Incontinencia:

Incontinencia Facts

La incontinencia, o sea la pérdida del control de la vejiga o de los intestinos, es un síntoma — no una enfermedad propiamente dicha. La incontinencia puede deberse a una amplia variedad de trastornos, incluso los defectos de nacimiento, las operaciones sobre la región pelviana, las lesiones de la región pelviana y de la médula espinal, las enfermedades neurológicas, la esclerosis múltiple, la poliomielitis, las infecciones y los cambios degenerativos asociados con la edad. También puede deberse al embarazo y al parto.

La incontinencia es un problema del aparato urinario, que está compuesto de los dos riñones, dos uréteres, la vejiga y la uretra. Los riñones extraen los productos de desecho de la sangre y producen orina en forma continua. Los uréteres son tubos musculosos que llevan la orina de los riñones a la vejiga, donde se acumula hasta que se vierte fuera del cuerpo por la uretra, otro tubo. La actividad de la uretra está controlada por un músculo llamado esfínter. Si bien no es parte del aparato urinario puede desempeñar un papel en la incontinencia.

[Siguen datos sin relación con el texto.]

v39:
// sha1_exec
module sha1_exec(clk, reset, start, data_in, load_in, cv, 
  use_prev_cv, busy, out_valid, cv_next);
==> flow/config.mk <==
export PLATFORM = sky130hd
export DESIGN_NAME = sha1_exec
export DESIGN_NICKNAME = sha1_exec
export VERILOG_FILES = /design/flow/design.v
export SDC_FILE = /design/flow/constraint.sdc
export NUM_CORES = 4
export LEC_CHECK = 0
export CAP_MARGIN = 30
export CELL_PAD_IN_SITES_GLOBAL_PLACEMENT = 0
export CORE_ASPECT_RATIO = 1.34
export CORE_MARGIN = 2
export CORE_UTILIZATION = 72
export CTS_CLUSTER_SIZE = 85
export GPL_ROUTABILITY_DRIVEN = 1
export MAX_ROUTING_LAYER = met4
export PLACE_DENSITY_LB_ADDON = 0.05
export SETUP_SLACK_MARGIN = 1.41
export SLEW_MARGIN = 20
==> flow/constraint.sdc <==
create_clock -name core_clock -period 4.9 [get_ports {clk}]
set_input_delay 0.9800 -clock core_clock [delete_from_list [all_inputs] [get_ports {clk}]]
set_output_delay 0.9800 -clock core_clock [all_outputs]
set_load 0.01 [all_outputs]
run.sh (not shown) runs the stock make flow with config.mk's settings and CLKGATE_MAP_FILE=.
Layout checks on v39: not met. Flow itself completed; violations: negative setup slack.
==> flow/run.sh <==
#!/bin/bash
# the make line also repeats each setting of config.mk as NAME=value (left out here)
make -C /OpenROAD-flow-scripts/flow DESIGN_CONFIG=/design/flow/config.mk WORK_HOME=/design/flow/orfs CLKGATE_MAP_FILE= finish
==> flow/config.mk <==
export PLATFORM = sky130hd
export DESIGN_NAME = arctan
export DESIGN_NICKNAME = arctan
export VERILOG_FILES = /design/flow/design.v
export SDC_FILE = /design/flow/constraint.sdc
export NUM_CORES = 4
export LEC_CHECK = 0
export ABC_AREA = 1
export CAP_MARGIN = 20
export CORE_MARGIN = 2
export CORE_UTILIZATION = 72
export CTS_CLUSTER_SIZE = 93
export SLEW_MARGIN = 20
export TNS_END_PERCENT = 20
==> flow/constraint.sdc <==
create_clock -name core_clock -period 4.07 [get_ports {s00_axis_aclk}]
set_input_delay 0.8140 -clock core_clock [delete_from_list [all_inputs] [get_ports {s00_axis_aclk}]]
set_output_delay 0.8140 -clock core_clock [all_outputs]
set_load 0.01 [all_outputs]
== JK ==
// magnitude_wrapper
module magnitude_wrapper(
	input aclk,
	input aresetn,
	input s_i_data_valid,
	output reg s_o_data_ready,
	input [31:0] s_i_data,
	output reg m_o_data_valid,
	input m_i_data_ready,
	output reg [31:0] m_o_data
    );
==> flow/config.mk <==
export PLATFORM = sky130hd
export DESIGN_NAME = magnitude_wrapper
export DESIGN_NICKNAME = magnitude_wrapper
export VERILOG_FILES = /design/flow/design.v
export SDC_FILE = /design/flow/constraint.sdc
export NUM_CORES = 4
export LEC_CHECK = 0
export CAP_MARGIN = 20
export CELL_PAD_IN_SITES_DETAIL_PLACEMENT = 1
export CELL_PAD_IN_SITES_GLOBAL_PLACEMENT = 1
export CORE_MARGIN = 5
export CORE_UTILIZATION = 35
export CTS_CLUSTER_DIAMETER = 228
export CTS_CLUSTER_SIZE = 61
export GPL_TIMING_DRIVEN = 0
export MAX_ROUTING_LAYER = met4
export MIN_ROUTING_LAYER = met2
export PLACE_DENSITY_LB_ADDON = 0.27
export SETUP_SLACK_MARGIN = 1.86
export SLEW_MARGIN = 20
==> flow/constraint.sdc <==
create_clock -name core_clock -period 10.0 [get_ports {aclk}]
set_input_delay 2.0000 -clock core_clock [delete_from_list [all_inputs] [get_ports {aclk}]]
set_output_delay 2.0000 -clock core_clock [all_outputs]
set_load 0.01 [all_outputs]
run.sh (not shown) runs the stock make flow with config.mk's settings and CLKGATE_MAP_FILE=.
JK: all stages complete, timing, DRC and antenna checks passed
==> inputs of v17 <==
==> flow/design.v <==
module top(clk, rst, start,i, socin1
  ,socin2
  ,socin3
  ,socin4,
  socout1
  ,socout2
  ,socout3
  ,socout4
  ,outReady);
  input i;
  input start;
  input clk;
  input rst;
  input socin1;
  input socin2;
  input socin3;
  input socin4;
  output socout1;
  output socout2;
  output socout3;
  output socout4;
  output outReady;
wire loadOut1
  ,loadOut2
  ,loadOut3
  ,loadOut4
  ,shft
  ,clrCount1
  ,loadDivide1
  ,loadDivide2
  ,loadMultiply
  ,divideDone1
  ,divideDone2
  ,multiplyDone
  ,ngtv
  ,loaded
  ,outDone;
  wire [1:0] sel2;
  CONTROLPATH z0 (
   loadOut1
  ,loadOut2
  ,loadOut3
  ,loadOut4
  ,shft
  ,clrCount1
  ,sel2
  ,loadDivide1
  ,loadDivide2
  ,loadMultiply
  ,divideDone1
  ,divideDone2
  ,multiplyDone
  ,ngtv
  ,loaded
  ,start
  ,clk
  ,rst
  ,outDone
);
 DATAPATH z1 (
   i
  ,clk
  ,rst
  ,socin1
  ,socin2
  ,socin3
  ,socin4
  ,shft
  ,loadOut1
  ,loadOut2
  ,loadOut3
  ,loadOut4
  ,clrCount1
  ,sel2
  ,loadDivide1
  ,loadDivide2
  ,loadMultiply
  ,socout1
  ,socout2
  ,socout3
  ,socout4
  ,divideDone1
  ,divideDone2
  ,multiplyDone
  ,outDone
  ,outReady
  ,loaded
  ,ngtv
);
endmodule
module CONTROLPATH(
   loadOut1
  ,loadOut2
  ,loadOut3
  ,loadOut4
  ,shft
  ,clrCount1
  ,sel2
  ,loadDivide1
  ,loadDivide2
  ,loadMultiply
  ,divideDone1
  ,divideDone2
  ,multiplyDone
  ,ngtv
  ,loaded
  ,start
  ,clk
  ,rst
  ,outDone
);
  input clk;
  input rst;
  input divideDone1;
  input divideDone2;
  input loaded;
  input multiplyDone;
  input ngtv;
  input start;
  input outDone;
  output reg loadOut1;
  output reg loadOut2;
  output reg loadOut3;
  output reg loadOut4;
  output reg clrCount1;
  output reg [1:0] sel2;
  output reg shft;
  output reg loadDivide1;
  output reg loadDivide2;
  output reg loadMultiply;
  reg [4:0] state;
  parameter S0=5'b00000,S1=5'b00001,S2=5'b00010,S3=5'b00011,S4=5'b00100,S5=5'b00101,S6=5'b00110,S7=5'b00111,S8=5'b01000,S9=5'b01001, S10=5'b01010,S11=5'b01011,S12=5'b01100,S13=5'b01101,S14=5'b01110,S15=5'b01111,S16=5'b10000,S17=5'b10001,S18=5'b10010,S19=5'b10011, S20=5'b10100,S21=5'b10101,S22=5'b10110,S23=5'b10111,S24=5'b11000,S25=5'b11001;
  always@(posedge clk)
    if(rst) state <= S0;
    else
    case(state)
      S0: if(start == 1) state <= S1;
      S1: state <= S2;  
      S2: if(loaded) begin if(!ngtv) state <= S3; else state <= S24; end  
      S3: state <= S4;  
      S4: if(divideDone2) state <= S5;  
      S5: state <= S6;  
      S6: if(multiplyDone) state <= S7;  
      S7: state <= S8;  
      S8: state <= S9;  
      S9: if(divideDone2) state <= S10;  
      S10: state <= S11;  
      S11: if(multiplyDone) state <= S12;  
      S12: state <= S13;  
      S13: state <= S14;  
      S14: if(divideDone2) state <= S15;  
      S15: state <= S16;  
      S16: if(multiplyDone) state <= S17;  
      S17: state <= S18;  
      S18: state <= S19;  
      S19: if(divideDone2) state <= S20;  
      S20: state <= S21;  
      S21: if(multiplyDone) state <= S22;  
      S22: state <= S23;  
      S23: if(outDone) state <= S0;
      S24: state <= S25;  
      S25: if(divideDone1) state <= S3;
  default: state <= S0;
    endcase
  always@(*)
    begin
      clrCount1    = (state==S1);
      loadDivide2  = (state==S3)|(state==S8)|(state==S13)|(state==S18);
      loadMultiply = (state==S5)|(state==S10)|(state==S15)|(state==S20);
      loadOut1     = (state==S7);
      loadOut2     = (state==S12);
      loadOut3     = (state==S17);
      loadOut4     = (state==S22);
      shft         = (state==S23);
      loadDivide1  = (state==S24);
      if(state>=S8 && state<=S12) sel2 = 2'd1;
      else if(state>=S13 && state<=S17) sel2 = 2'd2;
      else if(state>=S18 && state<=S23) sel2 = 2'd3;
      else sel2 = 2'd0;
    end
endmodule
Design a_filter_approx, start of the top module:
module a_filter_approx(
    input [31:0] x_in,
    input clk,
    input [5:0] reset,
    output [31:0] y_out);
make LEC_CHECK=0 ABC_AREA=1 CAP_MARGIN=20 CORE_MARGIN=2 CORE_UTILIZATION=71 PLACE_DENSITY_LB_ADDON=0.06 SETUP_SLACK_MARGIN=1.5 SLEW_MARGIN=20 finish   # period 5.58 ns
run.sh (not shown) runs the stock make flow with config.mk's settings and CLKGATE_MAP_FILE=.
The baseline failed in 5_1_grt (GRT-0232).
## hdmi
module hdmi
#(parameter FREQ=25200000, FS=48000, CTS=25200, N=6144)
 (
   input        I_CLK_PIXEL,
   input        I_RESET,      
   input [7:0]  I_R,
   input [7:0]  I_G,
   input [7:0]  I_B,
   input        I_BLANK,
   input        I_HSYNC,
   input        I_VSYNC,
   input        I_ASPECT_169,
   input        I_AUDIO_ENABLE,
   input [15:0] I_AUDIO_PCM_L,
   input [15:0] I_AUDIO_PCM_R,
   output [9:0] O_RED,    
   output [9:0] O_GREEN,  
   output [9:0] O_BLUE    
);
   wire [9:0]   red;
   wire [9:0]   green;
   wire [9:0]   blue;
   wire [9:0]   enc0out;
   wire [9:0]   enc1out;
   wire [9:0]   enc2out;
   wire [29:0]  tx_in;
   wire [3:0]   tmds_d;
   wire         data;
   wire [3:0]   dataPacket0;
   wire [3:0]   dataPacket1;
   wire [3:0]   dataPacket2;
   wire [39:0]  delayLineIn;
   wire [39:0]  delayLineOut;
   wire [7:0]   ROut;
   wire [7:0]   GOut;
   wire [7:0]   BOut;
   wire         hSyncOut;
   wire         vSyncOut;
   wire         vdeOut;
   wire         dataOut;
   wire [1:0]   vhSyncOut;
   reg          prevBlank;
   reg          prevData;
   wire [3:0]   dataPacket0Out;
   wire [3:0]   dataPacket1Out;
   wire [3:0]   dataPacket2Out;
   reg          ctl0;
   reg          ctl1;
  ...
Size in the first run: ~4600 cells after synthesis, roughly 1200 flip-flops, ~93 I/O pins, roughly 43000 sq um of cells after synthesis.
Settings: LEC_CHECK=0, CAP_MARGIN=20, CELL_PAD_IN_SITES_DETAIL_PLACEMENT=0, CORE_MARGIN=2, CORE_UTILIZATION=70, CTS_CLUSTER_DIAMETER=378, CTS_CLUSTER_SIZE=16, GPL_TIMING_DRIVEN=1, MAX_ROUTING_LAYER=met5, MIN_ROUTING_LAYER=met1, PLACE_DENSITY_LB_ADDON=0.06, SETUP_SLACK_MARGIN=1.36, SLEW_MARGIN=20; clock period 5.85 ns.
run.sh (not shown) runs the stock make flow with config.mk's settings and CLKGATE_MAP_FILE=.
The baseline reached the layout checks and failed them: negative setup slack.
==> next run, changes <==
- ABC_AREA: unset -> 1
- CELL_PAD_IN_SITES_DETAIL_PLACEMENT: 0 -> unset
- CORE_UTILIZATION: 70 -> 40
- CTS_CLUSTER_DIAMETER: 378 -> 229
- CTS_CLUSTER_SIZE: 16 -> unset
- GPL_TIMING_DRIVEN: 1 -> unset
- MIN_ROUTING_LAYER: met1 -> met2
- PLACE_DENSITY_LB_ADDON: 0.06 -> unset
- SETUP_SLACK_MARGIN: 1.36 -> unset
- clock period: 5.85 -> 10.0 ns (I/O delays scaled with it)
This time the run produced a layout that fails on design-rule violations.
Global-route usage shrinks by 5.1 points.
Design area grows by 1.8%.
Core utilization shrinks by 34 points.
Maximum frequency shrinks by 10%.
Cell count grows by 17%.
Worst hold slack is worse by 0.0057 ns.
Non-clock buffer count shrinks by 169.
Die area grows by 75%.
Clock skew grows by 0.020 ns.
Sequential share of layout area shrinks by 0.88 points.
Setup of red:
Design UART_Top_Module, start of the top module:
module UART_Top_Module(
input clk,                      
input rst,                      
input [7:0] data_in,            
input wr_en,rd_en,              
input [2:0] address,            
output  [7:0]data_o,            
output  serial_data_out,        
output  n_RTS,                  
output  tx_done,                
input   n_CTS                 
);
wire b1;
wire [7:0]b2;
wire b3;
wire [7:0]ar0;
wire [7:0]ar1;
wire [7:0]ar3;
wire [7:0]ar4;
wire e1, e2;
wire [8:0]e3;
wire [1:0]e4;
wire [3:0]e5;
wire e6;
wire c1, c3;
wire [7:0]c2;
wire  d1, d2;
assign tx_done = e6;
 UART_User_interface UI1 ( .clk(clk), .rst(rst),
  .wr_en(wr_en), .rd_en(rd_en), .data_in(data_in)
  , .addr(address), .fifo_full(b1),
  .data_fifo(b2), .fifo_wr_en(b3), .AXI_data_out(data_o),
  .reg_array0(ar0), .reg_array1(ar1), .reg_array3(ar3)
  , .reg_array4(ar4)
  );
  fifo F1( .clk(clk), .rst(rst),
  .we(b3), .data_in(b2), .re(c1),
  .full(b1), .data_o(c2), .empty(c3));
  c_div CD1( .rst(rst),
  .clk_cpu(clk), .tx(ar0), .rate(ar1), .control(ar3[7]),
  .baud_clock(d1), .baud_tick(d2));
  Process pr(
  .clk(clk), 
  .reset(rst),
  .data_in(c2), 
  .fifo_empty(c3), 
  .tx_ready(e1),
  .LCR0(ar3[0]), 
  .LCR1(ar3[1]),
  .LCR2(ar3[2]),
  .LCR3(ar3[3]),
  .LCR4(ar3[4]),
  .LCR5(ar3[5]),
  .fifo_read(c1), 
  .data_out_active(e2),
  .data_out(e3), 
  .num_stop_bit(e4),
  .data_length(e5));
  transmitter TX(  .reset(rst),
  .data_valid(e2), .data_in(e3), .num_stop_bit(e4), .data_length(e5), .MCR1(ar4[1]), .clk(clk), .baud_tick(d2),
  .serial_data_out(serial_data_out), .n_RTS(n_RTS), .tx_done(e6),.tx_ready(e1),.n_CTS(n_CTS));
 endmodule
==> flow/config.mk <==
export PLATFORM = sky130hd
export DESIGN_NAME = UART_Top_Module
export DESIGN_NICKNAME = UART_Top_Module
export VERILOG_FILES = /design/flow/design.v
export SDC_FILE = /design/flow/constraint.sdc
export NUM_CORES = 4
export LEC_CHECK = 0
export ABC_AREA = 0
export CAP_MARGIN = 20
export CORE_MARGIN = 2
export CORE_UTILIZATION = 72
export CTS_CLUSTER_DIAMETER = 363
export HOLD_SLACK_MARGIN = 0.3
export SETUP_SLACK_MARGIN = -0.13
export SLEW_MARGIN = 20
==> flow/constraint.sdc <==
create_clock -name core_clock -period 2.02 [get_ports {clk}]
set_input_delay 0.4040 -clock core_clock [delete_from_list [all_inputs] [get_ports {clk}]]
set_output_delay 0.4040 -clock core_clock [all_outputs]
set_load 0.01 [all_outputs]
run.sh (not shown) runs the stock make flow with config.mk's settings and CLKGATE_MAP_FILE=.
Although red finished all stages, its layout failed final checks on setup timing.
What blue does differently from red at the input level:
- a change of CAP_MARGIN from 20 to 35
- a deleted HOLD_SLACK_MARGIN that had been 0.3
- a deleted SETUP_SLACK_MARGIN that had been -0.13
- a deleted ABC_AREA that had been 0
- a change of CTS_CLUSTER_DIAMETER from 363 to 42
- a change of the clock period (ns, I/O delays scaled along) from 2.02 to 2.87
--- outcome ---
blue finished every stage and its layout cleared the timing, DRC and antenna checks.
Compared with red, blue shows a required time at the worst-slack endpoint that is 0.81 ns higher.
Note that the power density of the placed cells recorded for blue amounts to 0.73 times the value seen in red.
Per the comparison of blue with red, setup slack after layout climbed 0.51 ns, ratio of final minimum period to clock period -22 points.
For green, these inputs were changed with respect to blue:
- CORE_UTILIZATION: 72 -> 38
- CTS_CLUSTER_DIAMETER: 42 -> unset
- CAP_MARGIN: 35 -> 20
- the clock period (ns, I/O delays scaled along): 2.87 -> 3.57
==> results <==
green ended up with a higher routed wire length than blue did. In the metrics for blue and green, the one carrying the lower non-clock buffer count is green. Going from blue to green, the worst setup slack was found to have gone up by 0.56 ns. Sequential share of power came out lower on green than on blue. green ended up with a lower ratio of final minimum period to clock period than blue did. Delta (green minus blue): via count of the routed design shrank by 539, utilization after layout fell 38 points. Relative to blue, the data required time of the critical path of green is higher by 0.65 ns. Taking green as 1.0, blue lands at 1.2 on total power. green vs blue: reported sequential group power down in green. Wire length on met2 was lower in blue than in green.
For orange, these inputs were changed with respect to green:
- ABC_AREA newly set to 1
- CORE_UTILIZATION changed from 38 to 72
- the clock period (ns, I/O delays scaled along) changed from 3.57 to 3.18
==> comparison <==
- orange ended with every stage complete and zero timing, DRC or antenna violations.
- Number of buffers added to fix hold violations after cts came out exactly the same in green and orange.
- Re buffering overhead: green was higher than orange.
- Re sum of met3 wire segment lengths after detailed routing: green and orange aren't equal, and the lower value belongs to green.

* * *

v23:
UART_Top_Module again, from the RTL that the note above started with.
export LEC_CHECK = 0
export CAP_MARGIN = 40
export CORE_MARGIN = 2
export CORE_UTILIZATION = 72
export CTS_CLUSTER_DIAMETER = 380
export CTS_CLUSTER_SIZE = 17
export HOLD_SLACK_MARGIN = 0.29
export PLACE_DENSITY_LB_ADDON = 0.29
export SLEW_MARGIN = 20
create_clock -name core_clock -period 2.2 [get_ports {clk}]
Complete run, failing final checks: v23, reason setup timing.
Edits applied to the flow inputs when going from v23 to v57:
Settings: a change of CORE_UTILIZATION from 72 to 40; a change of CAP_MARGIN from 40 to 20; a deleted PLACE_DENSITY_LB_ADDON that had been 0.29; a deleted CTS_CLUSTER_SIZE that had been 17; a deleted CTS_CLUSTER_DIAMETER that had been 380; a deleted HOLD_SLACK_MARGIN that had been 0.29; a change of the clock period (ns, I/O delays scaled along) from 2.2 to 5.0.
### Flow results
v57: done, clean on timing, DRC and antenna. Net switching component of the power ends up lower on v57. The via count in v57 is 0.890 times that in v23. On met3 track utilization from global routing, the lower figure sits with v57, not v23. Post-detailed-placement half-perimeter wirelength of v57 is on par with v23.
Input-level comparison between v25 and v57:
Settings: CTS_CLUSTER_DIAMETER newly set to 379; CORE_UTILIZATION changed from 40 to 72; SETUP_SLACK_MARGIN newly set to 0.35; the clock period (ns, I/O delays scaled along) changed from 5.0 to 2.87.
Findings:
Compared to v57, v25 leaves less free space in the core. v25 against v57; logic area is up by a few percent. Diff v57 -> v25 | final weighted congestion in routability-driven placement | increase of 4.5%. v25 ended up with a higher power share of the combinational group than v57 did. Die: v25 smaller than v57. Compared v25 against v57; number of I/O port buffers within noise.
Power is estimated from default activity; no workload was simulated.
## run A
## cache
module cache(
    clk,
    proc_reset,
    proc_read,
    proc_write,
    proc_addr,
    proc_wdata,
    proc_stall,
    proc_rdata,
    mem_read,
    mem_write,
    mem_addr,
    mem_rdata,
    mem_wdata,
    mem_ready
);
clock: 4.18 ns
lec_check: 0
cap_margin: 20
core_margin: 2
core_utilization: 72
cts_cluster_diameter: 373
cts_cluster_size: 41
hold_slack_margin: -0.09
place_density_lb_addon: 0.0
setup_slack_margin: 1.14
slew_margin: 20
tns_end_percent: 5
run.sh (not shown) runs the stock make flow with config.mk's settings and CLKGATE_MAP_FILE=.
Run A | ERROR | 5_1_grt
> inputs changed (run A -> run B)
Settings: a change of CTS_CLUSTER_SIZE from 41 to 37; a deleted CTS_CLUSTER_DIAMETER that had been 373; a deleted TNS_END_PERCENT that had been 5; a deleted PLACE_DENSITY_LB_ADDON that had been 0.0; an added MAX_ROUTING_LAYER of met4; a change of CAP_MARGIN from 20 to 30; a change of CORE_UTILIZATION from 72 to 68; a change of HOLD_SLACK_MARGIN from -0.09 to 0.3; a deleted SETUP_SLACK_MARGIN that had been 1.14.
--- outcome ---
The layout from run B, despite a flow that completed every stage, fails the layout checks, with the failing checks listed as negative setup slack.
NOTE die area run A->run B increased by a few percent
Run B -> run A: post-synthesis compound-gate area fraction delta 0, exact match
Taking run A as the reference, in run B number of levels the H-tree was split into saw an increase, post-DP HPWL has increased, count of cells resized by post-cts repair lower.
Number of buffers added by the clock tree synthesis step came out higher on run B than on run A.
Cts-stage hold buffer count of run B is on par with run A.
Compared with run A, run B shows overall die width that has gone up by a few percent.
File: design.v
module ALU (
    input         clk,         
    input         rst,         
    input         i_vld,       
    input  [31:0] i_a,         
    input  [31:0] i_b,         
    input         opcode,      
    output reg [31:0] o_res,   
    output reg    o_res_vld,   
    output reg    overflow     
);
reg         i_vld_stage1;
reg [31:0]  i_a_stage1, i_b_stage1;
reg         opcode_stage1;
always @(posedge clk or posedge rst) begin
    if (rst) begin
        i_vld_stage1  <= 1'b0;
        i_a_stage1    <= 32'b0;
        i_b_stage1    <= 32'b0;
        opcode_stage1 <= 1'b0;
    end else begin
        i_vld_stage1  <= i_vld;
        i_a_stage1    <= i_a;
        i_b_stage1    <= i_b;
        opcode_stage1 <= opcode;
    end
end
reg         opcode_stage2, opcode_stage3, opcode_stage4;
always @(posedge clk or posedge rst) begin
    if (rst) begin
        opcode_stage2 <= 1'b0;
        opcode_stage3 <= 1'b0;
        opcode_stage4 <= 1'b0;
    end else begin
        opcode_stage2 <= opcode_stage1;
        opcode_stage3 <= opcode_stage2;
        opcode_stage4 <= opcode_stage3;
    end
end
wire [31:0] add_res, mul_res;
wire        add_vld, mul_vld;
wire        add_ovf,  mul_ovf;
adder_32bit adder_inst (
    .clk        (clk),
    .rst        (rst),
    .i_vld      (i_vld_stage1),
    .i_a        (i_a_stage1),
    .i_b        (i_b_stage1),
    .o_res      (add_res),
    .o_res_vld  (add_vld),
    .overflow   (add_ovf)
);
multiplier_32bit multiplier_inst (
    .clk        (clk),
    .rst        (rst),
    .i_vld      (i_vld_stage1),
    .i_a        (i_a_stage1),
    .i_b        (i_b_stage1),
    .o_res      (mul_res),
    .o_res_vld  (mul_vld),
    .overflow   (mul_ovf)
);
always @(posedge clk or posedge rst) begin
    if (rst) begin
        o_res     <= 32'b0;
        o_res_vld <= 1'b0;
        overflow  <= 1'b0;
    end else begin
        case (opcode_stage4)
            1'b0: begin   
                o_res     <= add_res;
                o_res_vld <= add_vld;
                overflow  <= add_ovf;
            end
            1'b1: begin   
                o_res     <= mul_res;
                o_res_vld <= mul_vld;
                overflow  <= mul_ovf;
            end
            default: begin
                o_res     <= 32'b0;
                o_res_vld <= 1'b0;
                overflow  <= 1'b0;
            end
        endcase
    end
end
endmodule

En circunstancias normales, la orina producida continuamente por los riñones se acumula en la vejiga hasta un momento conveniente para orinar. Cuando alguna parte del aparato urinario no funciona correctamente, puede haber incontinencia.

Según un publicación reciente de la Agencia de Política e Investigación de la Atención a la Salud [Agency for Health Care Policy and Research) titulada Clinical Practice Guidelines on Urinary Incontinence in Adults [Directrices para la práctica clínica en materia de incontinencia urinaria en adultos] hay en este país 13 millones de personas con incontinencia, de las cuales el 85% son mujeres. Se calcula que una de cada cuatro mujeres de 30 a 59 años de edad han experimentado episodios de incontinencia urinaria. Este trastorno afecta a niños y a adolescentes jóvenes, pero el mayor número de personas afectadas son las personas de edad avanzada. El 50% ó más de las personas de edad avanzada que viven en su casa o en establecimientos de atención a largo plazo sufren de incontinencia. La personas afectadas pueden experimentar tanto molestias emocionales como físicas. Muchas de las personas afectadas por pérdida de control de la vejiga o los intestinos se aíslan por temor al ridículo y sufren una pérdida de la propia estima. A los adultos frecuentemente les resulta imposible encontrar empleo.